Das sechste Herz
Wochen nach dem Fund der drei Herzen auf dem Fabrikgelände. Die Bild hatte ja vorgestern schon mit dem Gedanken spekuliert, dass die beiden Fälle sehr ähnlich geartet waren. Das Blatt druckte jetzt jeden Tag eine fette Schlagzeile zum »Schlachter«. Das brachte Quote. Schnell überflog Lara den Text. Neuigkeiten schienen sie nicht zu haben. Sie klickte sich durch die Links. Die Zeitung hatte noch einmal den Fall der ermordeten Geschwister dargestellt und mit drastischen Worten die Taten des damals Siebzehnjährigen plakatiert. Auf den Fotos hatten sie die Gesichter von Geschwistern und Eltern unkenntlich gemacht. Die Artikelserie endete mit der Darstellung des Gerichtsprozesses und Details zum Urteil.
Drei andere Tageszeitungen waren auf den Zug aufgesprungen und berichteten ebenfalls über die Übereinstimmungen der beiden Fälle.

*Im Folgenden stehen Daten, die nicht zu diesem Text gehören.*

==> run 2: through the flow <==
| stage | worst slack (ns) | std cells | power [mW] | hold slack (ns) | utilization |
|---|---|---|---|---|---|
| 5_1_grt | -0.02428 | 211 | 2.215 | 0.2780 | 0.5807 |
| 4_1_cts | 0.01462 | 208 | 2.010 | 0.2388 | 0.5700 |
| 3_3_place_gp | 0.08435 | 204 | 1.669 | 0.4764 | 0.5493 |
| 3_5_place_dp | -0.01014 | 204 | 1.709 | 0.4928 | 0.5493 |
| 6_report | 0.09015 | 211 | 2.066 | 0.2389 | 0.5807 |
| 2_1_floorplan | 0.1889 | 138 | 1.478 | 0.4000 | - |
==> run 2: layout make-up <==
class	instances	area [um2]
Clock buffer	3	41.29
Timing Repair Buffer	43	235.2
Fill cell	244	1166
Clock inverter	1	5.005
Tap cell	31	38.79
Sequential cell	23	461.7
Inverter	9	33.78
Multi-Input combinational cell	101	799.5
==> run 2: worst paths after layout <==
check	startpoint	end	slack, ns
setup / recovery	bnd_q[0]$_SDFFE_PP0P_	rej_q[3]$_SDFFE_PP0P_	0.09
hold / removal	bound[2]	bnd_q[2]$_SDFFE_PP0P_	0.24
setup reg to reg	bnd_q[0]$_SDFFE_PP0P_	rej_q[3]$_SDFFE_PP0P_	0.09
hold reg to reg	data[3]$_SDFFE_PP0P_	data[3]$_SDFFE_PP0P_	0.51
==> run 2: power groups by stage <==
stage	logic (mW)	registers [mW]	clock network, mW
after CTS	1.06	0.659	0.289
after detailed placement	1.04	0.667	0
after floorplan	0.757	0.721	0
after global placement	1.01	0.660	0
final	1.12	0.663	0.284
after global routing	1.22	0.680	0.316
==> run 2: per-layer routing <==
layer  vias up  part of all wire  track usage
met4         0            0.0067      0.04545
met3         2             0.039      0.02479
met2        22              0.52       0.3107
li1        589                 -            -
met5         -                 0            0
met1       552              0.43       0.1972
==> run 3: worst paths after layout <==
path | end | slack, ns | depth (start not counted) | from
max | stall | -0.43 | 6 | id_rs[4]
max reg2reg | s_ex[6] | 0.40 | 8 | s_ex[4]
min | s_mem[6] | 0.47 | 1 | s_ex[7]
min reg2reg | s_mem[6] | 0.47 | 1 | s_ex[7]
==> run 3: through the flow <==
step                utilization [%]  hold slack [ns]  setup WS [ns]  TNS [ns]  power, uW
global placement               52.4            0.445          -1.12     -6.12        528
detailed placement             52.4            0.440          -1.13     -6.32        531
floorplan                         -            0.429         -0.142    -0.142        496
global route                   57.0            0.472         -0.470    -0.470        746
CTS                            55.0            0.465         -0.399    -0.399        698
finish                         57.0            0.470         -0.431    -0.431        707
File: src/rtl/fp_div_seq.sv
// Sequential binary32 divider: radix-2 restoring, one quotient bit per clock.
// Optional IEEE exception flags output enabled with FPD_FLAGS_EN.
module fp_div_seq #(
  parameter int size = 32
) (
  input  logic            clk,
  input  logic            rst_n,
  input  logic            start,
  input  logic [size-1:0] a,
  input  logic [size-1:0] b,
  output logic [size-1:0] q,
  output logic            busy,
  output logic            done
`ifdef FPD_FLAGS_EN
  ,
  output logic [4:0]      flags
`endif
);

  typedef enum logic [1:0] {
    IDLE,
    PREP,
    DIV,
    RND
  } state_t;

  state_t state, nxt;

  logic [size-1:0] a_r, b_r;
  logic [4:0]      cnt;
  logic [24:0]     rem;
  logic [23:0]     mb;
  logic [25:0]     quo;
  logic signed [9:0] ex;
  logic            sgn;
  logic            spec;
  logic [31:0]     spec_q;
`ifdef FPD_FLAGS_EN
  logic [4:0]      spec_f;
`endif

  logic [7:0]  ea, eb;
  logic [22:0] fa, fb;
  logic        za, zb, ia, ib, na, nb;
  logic        sgn_c;

  assign ea    = a_r[30:23];
  assign eb    = b_r[30:23];
  assign fa    = a_r[22:0];
  assign fb    = b_r[22:0];
  assign za    = (ea == 8'd0);
  assign zb    = (eb == 8'd0);
  assign ia    = (ea == 8'hFF) && (fa == 23'd0);
  assign ib    = (eb == 8'hFF) && (fb == 23'd0);
  assign na    = (ea == 8'hFF) && (fa != 23'd0);
  assign nb    = (eb == 8'hFF) && (fb != 23'd0);
  assign sgn_c = a_r[31] ^ b_r[31];

  logic        sp;
  logic [31:0] sq;
  logic [4:0]  sf;

  // Special-case classification, in priority order
  always_comb begin
    sp = 1'b1;
    sq = 32'd0;
    sf = 5'd0;
    priority case (1'b1)
      (na | nb | (za & zb) | (ia & ib)): begin
        sq = 32'h7FC0_0000;
        sf = 5'b10000;
      end
      zb: begin
        sq = {sgn_c, 8'hFF, 23'd0};
        sf = 5'b01000;
      end
      ia: sq = {sgn_c, 8'hFF, 23'd0};
      ib: sq = {sgn_c, 31'd0};
      za: sq = {sgn_c, 31'd0};
      default: sp = 1'b0;
    endcase
  end

  logic        ge;
  logic [24:0] diff;

  assign ge   = (rem >= {1'b0, mb});
  assign diff = rem - {1'b0, mb};

  logic        hi, g, st, inc;
  logic [23:0] man;
  logic [24:0] man_r;
  logic [22:0] frac;
  logic signed [9:0] e1, e2;
  logic        ovf, unf;
  logic [31:0] rq;
  logic [4:0]  rf;

  always_comb begin
    hi    = quo[25];
    man   = hi ? quo[25:2] : quo[24:1];
    g     = hi ? quo[1] : quo[0];
    st    = (hi & quo[0]) | (rem != 25'd0);
    e1    = hi ? ex : ex - 10'sd1;
    inc   = g & (st | man[0]);
    man_r = {1'b0, man} + {24'd0, inc};
    // Mantissa carry leaves 1.0, whose fraction is zero
    frac  = man_r[24] ? man_r[23:1] : man_r[22:0];
    e2    = e1 + $signed({9'd0, man_r[24]});
    ovf   = (e2 >= 10'sd255);
    unf   = (e2 <= 10'sd0);
    rq    = {sgn, e2[7:0], frac};
    rf    = {4'd0, g | st};
    if (ovf) begin
      rq = {sgn, 8'hFF, 23'd0};
      rf = 5'b00101;
    end else if (unf) begin
      rq = {sgn, 31'd0};
      rf = 5'b00011;
    end
  end

  always_comb begin
    nxt = state;
    unique case (state)
      IDLE: if (start) nxt = PREP;
      PREP: nxt = sp ? RND : DIV;
      DIV:  if (cnt == 5'd25) nxt = RND;
      RND:  nxt = IDLE;
      default: nxt = IDLE;
    endcase
  end

  always_ff @(posedge clk or negedge rst_n) begin
    if (!rst_n) state <= IDLE;
    else        state <= nxt;
  end

  always_ff @(posedge clk or negedge rst_n) begin
    if (!rst_n) begin
      a_r    <= '0;
      b_r    <= '0;
      cnt    <= 5'd0;
      rem    <= 25'd0;
      mb     <= 24'd0;
      quo    <= 26'd0;
      ex     <= 10'sd0;
      sgn    <= 1'b0;
      spec   <= 1'b0;
      spec_q <= 32'd0;
`ifdef FPD_FLAGS_EN
      spec_f <= 5'd0;
      flags  <= 5'd0;
`endif
      q      <= '0;
      busy   <= 1'b0;
      done   <= 1'b0;
    end else begin
      done <= 1'b0;
      busy <= (nxt != IDLE);
      unique case (state)
        IDLE: begin
          if (start) begin
            a_r <= a;
            b_r <= b;
          end
        end
        PREP: begin
          sgn    <= sgn_c;
          spec   <= sp;
          spec_q <= sq;
`ifdef FPD_FLAGS_EN
          spec_f <= sf;
`endif
          rem    <= {2'b01, fa};
          mb     <= {1'b1, fb};
          ex     <= $signed({2'b00, ea}) - $signed({2'b00, eb}) + 10'sd127;
          cnt    <= 5'd0;
          quo    <= 26'd0;
        end
        DIV: begin
          quo <= {quo[24:0], ge};
          rem <= ge ? {diff[23:0], 1'b0} : {rem[23:0], 1'b0};
          cnt <= cnt + 5'd1;
        end
        RND: begin
          done <= 1'b1;
          q    <= spec ? spec_q : rq;
`ifdef FPD_FLAGS_EN
          flags <= spec ? spec_f : rf;
`endif
        end
        default: ;
      endcase
    end
  end

`ifndef FPD_FLAGS_EN
  logic unused_flags;
  assign unused_flags = ^{sf, rf};
`endif

endmodule
### src/rtl/hs_bus_amba_axis_reg_slice.sv
// Full-throughput AXI-Stream register slice (skid buffer). Both the forward
// path (tvalid + payload) and the backward path (tready) come straight from
// flops, adding one cycle of latency while sustaining one beat per cycle.
module hs_bus_amba_axis_reg_slice
    import hs_bus_amba_axis_pkg::*;
#(
    parameter int TDATA_WIDTH = 8,
    parameter int TID_WIDTH   = 1,
    parameter int TDEST_WIDTH = 1,
    parameter int TUSER_WIDTH = 1,
    parameter int TKEEP_WIDTH = TDATA_WIDTH / 8,
    parameter int TSTRB_WIDTH = TDATA_WIDTH / 8
) (
    input  logic                      aclk,
    input  logic                      areset,
    hs_bus_amba_axis_if.slave         s_axis,
    hs_bus_amba_axis_if.master        m_axis,
    output logic [1:0]                level
);

    localparam int PW = axis_payload_width(TDATA_WIDTH, TSTRB_WIDTH, TKEEP_WIDTH,
                                           TID_WIDTH, TDEST_WIDTH, TUSER_WIDTH);

    axis_slice_state_e state_q;
    axis_slice_state_e state_d;

    logic          vld_q;
    logic          rdy_q;
    logic          in_hs;
    logic          out_hs;
    logic          main_load;
    logic          skid_load;
    logic          main_from_skid;
    logic [PW-1:0] in_beat;
    logic [PW-1:0] main_d;
    logic [PW-1:0] main_q;
    logic [PW-1:0] skid_q;

    // Flatten the upstream payload; the same field order is used to unpack main.
    assign in_beat = {s_axis.twakeup, s_axis.tuser, s_axis.tdest, s_axis.tid,
                      s_axis.tlast, s_axis.tkeep, s_axis.tstrb, s_axis.tdata};

    // rdy_q is preloaded to 1 during reset so tready rises in the very first
    // cycle after reset; the areset gate holds tready low while reset is held.
    assign s_axis.tready = rdy_q & ~areset;

    assign in_hs  = s_axis.tvalid & s_axis.tready;
    assign out_hs = vld_q & m_axis.tready;

    // Next-state and register-load decode for the main/skid pair.
    always_comb begin
        state_d        = state_q;
        main_load      = 1'b0;
        skid_load      = 1'b0;
        main_from_skid = 1'b0;
        unique case (state_q)
            AXIS_EMPTY: begin
                if (in_hs) begin
                    state_d   = AXIS_ONE;
                    main_load = 1'b1;
                end
            end
            AXIS_ONE: begin
                if (in_hs && out_hs) begin
                    main_load = 1'b1;
                end else if (in_hs) begin
                    state_d   = AXIS_FULL;
                    skid_load = 1'b1;
                end else if (out_hs) begin
                    state_d = AXIS_EMPTY;
                end
            end
            AXIS_FULL: begin
                if (out_hs) begin
                    state_d        = AXIS_ONE;
                    main_load      = 1'b1;
                    main_from_skid = 1'b1;
                end
            end
            default: begin
                state_d = AXIS_EMPTY;
            end
        endcase
    end

    // State plus registered tvalid/tready, both derived from the next state.
    always_ff @(posedge aclk) begin
        if (areset) begin
            state_q <= AXIS_EMPTY;
            vld_q   <= 1'b0;
            rdy_q   <= 1'b1;
        end else begin
            state_q <= state_d;
            vld_q   <= (state_d != AXIS_EMPTY);
            rdy_q   <= (state_d != AXIS_FULL);
        end
    end

    // Main loads either the live input beat or the beat parked in skid.
    assign main_d = main_from_skid ? skid_q : in_beat;

    hs_bus_amba_axis_beat_reg #(.WIDTH(PW)) u_main (
        .clk  (aclk),
        .rst  (areset),
        .load (main_load),
        .d    (main_d),
        .q    (main_q)
    );

    hs_bus_amba_axis_beat_reg #(.WIDTH(PW)) u_skid (
        .clk  (aclk),
        .rst  (areset),
        .load (skid_load),
        .d    (in_beat),
        .q    (skid_q)
    );

    assign m_axis.tvalid = vld_q;
    assign {m_axis.twakeup, m_axis.tuser, m_axis.tdest, m_axis.tid,
            m_axis.tlast, m_axis.tkeep, m_axis.tstrb, m_axis.tdata} = main_q;

    assign level = state_q;

endmodule
## src/rtl/pipeline_hazard_ctrl_pkg.sv

```systemverilog
// Shared definitions for the pipeline hazard controller: FSM states,
// execute-stage forward-select codes and the drain length.
package pipeline_hazard_ctrl_pkg;

  typedef enum logic [1:0] {
    RUN    = 2'd0,
    DRAIN  = 2'd1,
    HALTED = 2'd2
  } state_t;

  // Operand-mux select codes, also decoded by the execute-stage ALU input muxes.
  localparam logic [1:0] FWD_RF  = 2'b00;
  localparam logic [1:0] FWD_WB  = 2'b01;
  localparam logic [1:0] FWD_MEM = 2'b10;

  localparam int unsigned DRAIN_CYCLES = 3;
  localparam logic [1:0]  DRAIN_LOAD   = 2'(DRAIN_CYCLES);

  // The younger producer (memory stage) wins over write-back; x0 never forwards.
  function automatic logic [1:0] fwd_sel(
    input logic [4:0] rs,
    input logic [4:0] rd_m,
    input logic       wr_m,
    input logic [4:0] rd_w,
    input logic       wr_w
  );
    if (wr_m && (rd_m != 5'd0) && (rd_m == rs)) return FWD_MEM;
    if (wr_w && (rd_w != 5'd0) && (rd_w == rs)) return FWD_WB;
    return FWD_RF;
  endfunction

endpackage

```

## src/rtl/pipeline_hazard_ctrl_forwarding_unit.sv

```systemverilog
// Execute-stage operand forwarding selects, purely combinational from the
// E/M/W register fields.
module forwarding_unit
  import pipeline_hazard_ctrl_pkg::*;
(
  input  logic [4:0] Rs1_E,
  input  logic [4:0] Rs2_E,
  input  logic [4:0] RD_M,
  input  logic [4:0] RD_W,
  input  logic       RegWriteM,
  input  logic       RegWriteW,
  output logic [1:0] ForwardA_E,
  output logic [1:0] ForwardB_E
);

  assign ForwardA_E = fwd_sel(Rs1_E, RD_M, RegWriteM, RD_W, RegWriteW);
  assign ForwardB_E = fwd_sel(Rs2_E, RD_M, RegWriteM, RD_W, RegWriteW);

endmodule

```

## src/rtl/pipeline_hazard_ctrl.sv

```systemverilog
// Hazard/sequencing controller for the 5-stage pipeline: forwarding, load-use
// stalls, branch flushes, a halt/drain FSM and saturating event counters.
module pipeline_hazard_ctrl
  import pipeline_hazard_ctrl_pkg::*;
#(
  parameter int CNT_W = 32
) (
  input  logic             clk,
  input  logic             rst,
  input  logic [4:0]       Rs1_D,
  input  logic [4:0]       Rs2_D,
  input  logic [4:0]       Rs1_E,
  input  logic [4:0]       Rs2_E,
  input  logic [4:0]       RD_E,
  input  logic [4:0]       RD_M,
  input  logic [4:0]       RD_W,
  input  logic             ResultSrcE,
  input  logic             RegWriteM,
  input  logic             RegWriteW,
  input  logic             PCSrcE,
  input  logic             halt_req,
  input  logic             cnt_clr,
  output logic [1:0]       ForwardA_E,
  output logic [1:0]       ForwardB_E,
  output logic             StallF,
  output logic             StallD,
  output logic             FlushD,
  output logic             FlushE,
  output logic             halt_ack,
  output logic [CNT_W-1:0] stall_cnt,
  output logic [CNT_W-1:0] flush_cnt
);

  localparam logic [CNT_W-1:0] CNT_ONE = CNT_W'(1);

  state_t     state, next_state;
  logic [1:0] drain_cnt, drain_cnt_nxt;
  logic       lw_stall;

  forwarding_unit u_fwd (
    .Rs1_E      (Rs1_E),
    .Rs2_E      (Rs2_E),
    .RD_M       (RD_M),
    .RD_W       (RD_W),
    .RegWriteM  (RegWriteM),
    .RegWriteW  (RegWriteW),
    .ForwardA_E (ForwardA_E),
    .ForwardB_E (ForwardB_E)
  );

  assign lw_stall = ResultSrcE && (RD_E != 5'd0) && ((RD_E == Rs1_D) || (RD_E == Rs2_D));

  // NOTE: every signal written here gets a default first so no path leaves it
  // unassigned; otherwise synthesis infers a latch to hold the old value.
  always_comb begin
    next_state    = state;
    drain_cnt_nxt = drain_cnt;
    StallF        = 1'b0;
    StallD        = 1'b0;
    FlushD        = 1'b0;
    FlushE        = 1'b0;
    unique case (state)
      RUN: begin
        // A taken branch makes the decode instruction wrong-path, so it beats load-use.
        StallF = lw_stall && !PCSrcE;
        StallD = lw_stall && !PCSrcE;
        FlushD = PCSrcE;
        FlushE = lw_stall || PCSrcE;
        if (halt_req && !PCSrcE && !lw_stall) begin
          next_state    = DRAIN;
          drain_cnt_nxt = DRAIN_LOAD;
        end
      end
      DRAIN: begin
        // A late branch still redirects the PC and kills the held decode slot.
        StallF        = !PCSrcE;
        StallD        = !PCSrcE;
        FlushD        = PCSrcE;
        FlushE        = 1'b1;
        drain_cnt_nxt = drain_cnt - 2'd1;
        if (drain_cnt == 2'd1) next_state = HALTED;
      end
      HALTED: begin
        StallF = 1'b1;
        StallD = 1'b1;
        FlushE = 1'b1;
        if (!halt_req) next_state = RUN;
      end
      default: next_state = RUN;
    endcase
  end

  // NOTE: sequential state uses non-blocking assignments so every register
  // samples pre-edge values, independent of statement order.
  always_ff @(posedge clk or negedge rst) begin
    if (!rst) begin
      state     <= RUN;
      drain_cnt <= 2'd0;
      halt_ack  <= 1'b0;
    end else begin
      state     <= next_state;
      drain_cnt <= drain_cnt_nxt;
      halt_ack  <= (next_state == HALTED);
    end
  end

  always_ff @(posedge clk or negedge rst) begin
    if (!rst) begin
      stall_cnt <= '0;
      flush_cnt <= '0;
    end else if (cnt_clr) begin
      stall_cnt <= '0;
      flush_cnt <= '0;
    end else begin
      if (StallD && (stall_cnt != '1)) stall_cnt <= stall_cnt + CNT_ONE;
      if (PCSrcE && (flush_cnt != '1)) flush_cnt <= flush_cnt + CNT_ONE;
    end
  end

endmodule
```

## config.mk

```make
export PLATFORM = sky130hd
export DESIGN_NAME = pipeline_hazard_ctrl
export DESIGN_NICKNAME = d
export VERILOG_FILES = /design/src/rtl/pipeline_hazard_ctrl_pkg.sv /design/src/rtl/pipeline_hazard_ctrl_forwarding_unit.sv /design/src/rtl/pipeline_hazard_ctrl.sv
export SDC_FILE = /design/constraint.sdc
export NUM_CORES = 1
export LEC_CHECK = 0
export ABC_AREA = 0
export CAP_MARGIN = 5
export CORE_MARGIN = 2
export CORE_UTILIZATION = 49
export DETAILED_ROUTE_END_ITERATION = 12
export GPL_TIMING_DRIVEN = 0
export PLACE_DENSITY = 0.81
export SLEW_MARGIN = 30
export SYNTH_ARGS = -nofsm -noshare
export SYNTH_HDL_FRONTEND = slang
export SYNTH_HIERARCHICAL = 1
export SYNTH_SLANG_ARGS = --single-unit
```

## constraint.sdc

```tcl
create_clock -name clk -period 3.4 [get_ports clk]
set_clock_uncertainty 0.1 [all_clocks]
set_input_delay 1.02 -clock clk [delete_from_list [all_inputs] [get_ports clk]]
set_output_delay 1.02 -clock clk [all_outputs]
set_load 0.05 [all_outputs]
```
### src/rtl/product_block_array.sv
// product_block_array: multi-lane counting multiplier with temporal-code outputs.
// Each lane multiplies w_i by x_i with nested inner/outer counters (no multiplier).
// The running count is exposed on prod. out[i] carries either a unary pulse train
// (mode 0) or a single spike at the cycle the lane finishes (mode 1).
module product_block_array #(
  parameter int unsigned CHANNELS = 4,
  parameter int unsigned WIDTH    = 4
) (
  input  logic                          clk,
  input  logic                          reset,
  input  logic                          in_rdy,
  input  logic                          mode,
  input  logic [CHANNELS*WIDTH-1:0]     w,
  input  logic [CHANNELS*WIDTH-1:0]     x,
  output logic                          busy,
  output logic [CHANNELS-1:0]           out,
  output logic [CHANNELS*2*WIDTH-1:0]   prod,
  output logic                          done
);

  // Product width; (2^WIDTH-1)^2 always fits, so counters never overflow.
  localparam int unsigned PW = 2 * WIDTH;

  typedef enum logic [1:0] {StIdle, StRun, StDone} state_e;

  state_e state_q, state_d;

  logic [WIDTH-1:0]    w_q     [CHANNELS];
  logic [WIDTH-1:0]    x_q     [CHANNELS];
  logic [WIDTH-1:0]    inner_q [CHANNELS];
  logic [WIDTH-1:0]    outer_q [CHANNELS];
  logic [PW-1:0]       prod_q  [CHANNELS];
  logic                mode_q;
  // Set once a lane has gone inactive in RUN, so the mode-1 spike fires only once.
  logic [CHANNELS-1:0] spiked_q;

  logic [CHANNELS-1:0] active;
  logic                accept;

  assign accept = (state_q == StIdle) && in_rdy;

  // Lane is still counting while outer < w and x is non-zero.
  always_comb begin
    for (int i = 0; i < CHANNELS; i++) begin
      active[i] = (outer_q[i] < w_q[i]) && (x_q[i] != '0);
    end
  end

  // Next-state logic: RUN ends on the first cycle where no lane is active (k = Pmax).
  always_comb begin
    state_d = state_q;
    unique case (state_q)
      StIdle:  if (in_rdy) state_d = StRun;
      StRun:   if (active == '0) state_d = StDone;
      StDone:  state_d = StIdle;
      default: state_d = StIdle;
    endcase
  end

  // State register.
  always_ff @(posedge clk or posedge reset) begin
    if (reset) begin
      state_q <= StIdle;
    end else begin
      state_q <= state_d;
    end
  end

  // Operand capture at accept; later operand changes are ignored.
  always_ff @(posedge clk or posedge reset) begin
    if (reset) begin
      mode_q <= 1'b0;
      for (int i = 0; i < CHANNELS; i++) begin
        w_q[i] <= '0;
        x_q[i] <= '0;
      end
    end else if (accept) begin
      mode_q <= mode;
      for (int i = 0; i < CHANNELS; i++) begin
        w_q[i] <= w[i*WIDTH +: WIDTH];
        x_q[i] <= x[i*WIDTH +: WIDTH];
      end
    end
  end

  // Per-lane counting: inner wraps at x-1 and bumps outer; prod counts active cycles.
  always_ff @(posedge clk or posedge reset) begin
    if (reset) begin
      spiked_q <= '0;
      for (int i = 0; i < CHANNELS; i++) begin
        inner_q[i] <= '0;
        outer_q[i] <= '0;
        prod_q[i]  <= '0;
      end
    end else if (accept) begin
      spiked_q <= '0;
      for (int i = 0; i < CHANNELS; i++) begin
        inner_q[i] <= '0;
        outer_q[i] <= '0;
        prod_q[i]  <= '0;
      end
    end else if (state_q == StRun) begin
      for (int i = 0; i < CHANNELS; i++) begin
        if (active[i]) begin
          prod_q[i] <= prod_q[i] + PW'(1);
          if (inner_q[i] == x_q[i] - WIDTH'(1)) begin
            inner_q[i] <= '0;
            outer_q[i] <= outer_q[i] + WIDTH'(1);
          end else begin
            inner_q[i] <= inner_q[i] + WIDTH'(1);
          end
        end else begin
          spiked_q[i] <= 1'b1;
        end
      end
    end
  end

  // Outputs decoded from registered state only.
  always_comb begin
    busy = (state_q == StRun);
    done = (state_q == StDone);
    out  = '0;
    if (state_q == StRun) begin
      for (int i = 0; i < CHANNELS; i++) begin
        // Mode 1: first inactive cycle of the lane is k == P_i.
        out[i] = mode_q ? (!active[i] && !spiked_q[i]) : active[i];
      end
    end
    for (int i = 0; i < CHANNELS; i++) begin
      prod[i*PW +: PW] = prod_q[i];
    end
  end

endmodule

Lara kramte die Notizen ihres Gesprächs mit Mark vom letzten Sonntag hervor. Geroldsen saß im Maßregelvollzug. Er konnte es also nicht gewesen sein. Jo hatte den Gedanken geäußert, dass ein Komplize hinter der Sache stecken könnte. Jemand, den Magnus Geroldsen in Obersprung kennengelernt hatte. Mark hatte ihnen daraufhin einen Vortrag über Vollzugseinrichtungen und Lockerungen gehalten. Die Idee mit dem Komplizen schien er abwegig zu finden. Aber möglich war alles. Psychisch kranke Straftäter entkamen, manche wurden als geheilt entlassen.
Lara sah aus dem Fenster, während sie Jens Hohnsteins Nummer wählte. Es war noch finster, die Sonne würde erst in knapp einer Stunde aufgehen. Seit sie ihren Job bei der Tagespresse an den Nagel gehängt und sich selbstständig gemacht hatte, hatte sie es sich zur Regel gemacht, jeden Morgen als Erstes die aktuellen Neuigkeiten im Internet nachzulesen. Das ersetzte ihr den News-Ticker in der Redaktion. Gleichzeitig konnte sie sich darauf vorbereiten, was eventuell für ihre nächsten Artikel wichtig sein würde.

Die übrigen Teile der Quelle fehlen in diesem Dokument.